How to find out that TCP Payloads Are Identical!
Problem Statement!
Vendor tech support was suggesting that a firewall was subtly
modifying TCP data payloads.
Solution:
I took a packet capture from both hosts involved in the conversation and
started thinking about how to see if the data sent by the server was the same
as the data received by the client. I couldn't just compare the capture files
themselves, because elements like timestamps, TTLs, and IP checksums would be
different.
After a bunch of fiddling around, I came up with the idea of using tshark to extract the TCP
payloads for each stream in the capture file and hash the results. If the hashes matched, the TCP payloads were
being transferred unmodified. Here are the shell commands to do this:
tshark -r server.pcap -T fields -e tcp.stream
| sort -u | sed 's/\r//' | xargs -i tshark -r server.pcap -q -z
follow,tcp,raw,{} | md5sum
2cfe2dbb5f6220f29ff8aff82f7f68f5 *-
You then run exactly the same commands on the "client.pcap" file and
compare the resulting hashes. Let's break this down a bit more:
tshark -r server.pcap -T fields -e
tcp.stream
This invokes tshark to read the "server.pcap" file and output the TCP
stream indexes of each packet. This is just a long series of integers:
0
0
1
2
1
etc.
The next command, sort -u,
produces a logical set of the unique (hence the "-u") stream indexes.
In other words, it removes duplicates from the previous list.
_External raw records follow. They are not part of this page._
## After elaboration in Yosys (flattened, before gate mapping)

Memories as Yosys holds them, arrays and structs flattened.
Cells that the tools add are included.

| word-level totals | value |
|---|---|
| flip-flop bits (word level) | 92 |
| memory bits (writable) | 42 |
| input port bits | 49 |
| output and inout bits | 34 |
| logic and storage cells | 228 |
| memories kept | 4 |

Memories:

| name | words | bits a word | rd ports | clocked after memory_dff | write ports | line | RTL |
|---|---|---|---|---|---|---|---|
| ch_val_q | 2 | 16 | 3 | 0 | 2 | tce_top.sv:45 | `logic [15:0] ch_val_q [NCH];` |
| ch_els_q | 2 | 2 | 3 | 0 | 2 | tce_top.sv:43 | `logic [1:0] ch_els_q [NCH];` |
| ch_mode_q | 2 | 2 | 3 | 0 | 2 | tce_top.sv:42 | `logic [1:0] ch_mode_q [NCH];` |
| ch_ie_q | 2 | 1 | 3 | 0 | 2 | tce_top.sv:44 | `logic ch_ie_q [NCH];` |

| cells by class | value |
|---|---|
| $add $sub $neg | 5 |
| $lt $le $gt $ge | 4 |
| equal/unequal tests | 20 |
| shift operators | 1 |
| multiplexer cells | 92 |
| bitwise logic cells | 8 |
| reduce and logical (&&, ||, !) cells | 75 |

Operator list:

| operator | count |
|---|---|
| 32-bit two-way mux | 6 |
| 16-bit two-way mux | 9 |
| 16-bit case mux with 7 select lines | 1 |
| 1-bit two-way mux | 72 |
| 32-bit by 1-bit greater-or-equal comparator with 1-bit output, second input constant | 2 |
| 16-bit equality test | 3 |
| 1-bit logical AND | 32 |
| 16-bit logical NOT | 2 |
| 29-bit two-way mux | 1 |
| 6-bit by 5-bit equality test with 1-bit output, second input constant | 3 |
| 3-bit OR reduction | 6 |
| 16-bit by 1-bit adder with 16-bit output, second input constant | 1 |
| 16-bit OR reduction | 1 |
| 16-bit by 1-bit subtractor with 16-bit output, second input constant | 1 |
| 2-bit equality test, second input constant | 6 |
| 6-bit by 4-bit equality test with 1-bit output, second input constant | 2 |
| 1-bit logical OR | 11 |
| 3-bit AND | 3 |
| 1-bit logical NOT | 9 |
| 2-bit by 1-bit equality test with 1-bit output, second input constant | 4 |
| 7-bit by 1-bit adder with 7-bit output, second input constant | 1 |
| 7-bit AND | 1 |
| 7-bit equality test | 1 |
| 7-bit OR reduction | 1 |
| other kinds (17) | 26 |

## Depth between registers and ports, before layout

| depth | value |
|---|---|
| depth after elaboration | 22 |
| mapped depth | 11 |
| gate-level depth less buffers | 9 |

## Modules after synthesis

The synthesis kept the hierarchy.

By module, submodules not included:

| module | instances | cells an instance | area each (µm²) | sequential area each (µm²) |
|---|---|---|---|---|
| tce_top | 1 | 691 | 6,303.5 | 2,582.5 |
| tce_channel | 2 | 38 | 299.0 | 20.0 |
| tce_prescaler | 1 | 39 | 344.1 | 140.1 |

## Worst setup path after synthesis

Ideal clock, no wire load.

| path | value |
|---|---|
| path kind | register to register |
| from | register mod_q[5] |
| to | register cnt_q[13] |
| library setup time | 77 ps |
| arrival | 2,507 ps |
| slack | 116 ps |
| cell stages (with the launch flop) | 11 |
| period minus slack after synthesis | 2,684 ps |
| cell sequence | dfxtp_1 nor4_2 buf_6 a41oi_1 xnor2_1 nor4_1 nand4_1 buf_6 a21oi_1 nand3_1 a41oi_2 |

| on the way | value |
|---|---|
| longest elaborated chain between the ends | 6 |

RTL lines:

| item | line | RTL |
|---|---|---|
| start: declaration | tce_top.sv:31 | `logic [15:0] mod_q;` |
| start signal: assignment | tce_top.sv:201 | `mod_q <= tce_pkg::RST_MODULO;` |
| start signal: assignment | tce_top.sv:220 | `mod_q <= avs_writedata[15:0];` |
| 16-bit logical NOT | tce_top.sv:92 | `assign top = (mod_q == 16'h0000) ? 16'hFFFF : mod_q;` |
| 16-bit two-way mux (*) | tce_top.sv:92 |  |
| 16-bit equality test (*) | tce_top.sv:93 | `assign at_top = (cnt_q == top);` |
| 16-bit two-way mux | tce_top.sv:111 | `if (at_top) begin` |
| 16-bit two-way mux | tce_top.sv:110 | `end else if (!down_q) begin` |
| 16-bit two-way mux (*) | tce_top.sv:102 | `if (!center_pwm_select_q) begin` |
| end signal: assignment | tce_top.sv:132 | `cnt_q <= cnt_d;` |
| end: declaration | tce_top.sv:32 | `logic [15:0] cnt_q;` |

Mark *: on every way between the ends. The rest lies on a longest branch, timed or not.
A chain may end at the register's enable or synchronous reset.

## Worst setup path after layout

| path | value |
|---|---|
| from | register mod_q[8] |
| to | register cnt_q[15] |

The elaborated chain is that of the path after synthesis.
Not all Unix-like
operating systems have the "sort
-u" option; if yours is missing it, you can use "| sort | uniq" instead.
Next, sed 's/\r//' removes
the line break from the end of the resulting stream indexes. If you don't do
this, you'll get an error from the next command.
The next one's a bit of a doozy: xargs
-i takes each stream index (remember, these are just integers) and
executes the tshark -r server.pcap
-q -z follow,tcp,raw,{}command once for each stream index, substituting the
input stream index for the {} characters.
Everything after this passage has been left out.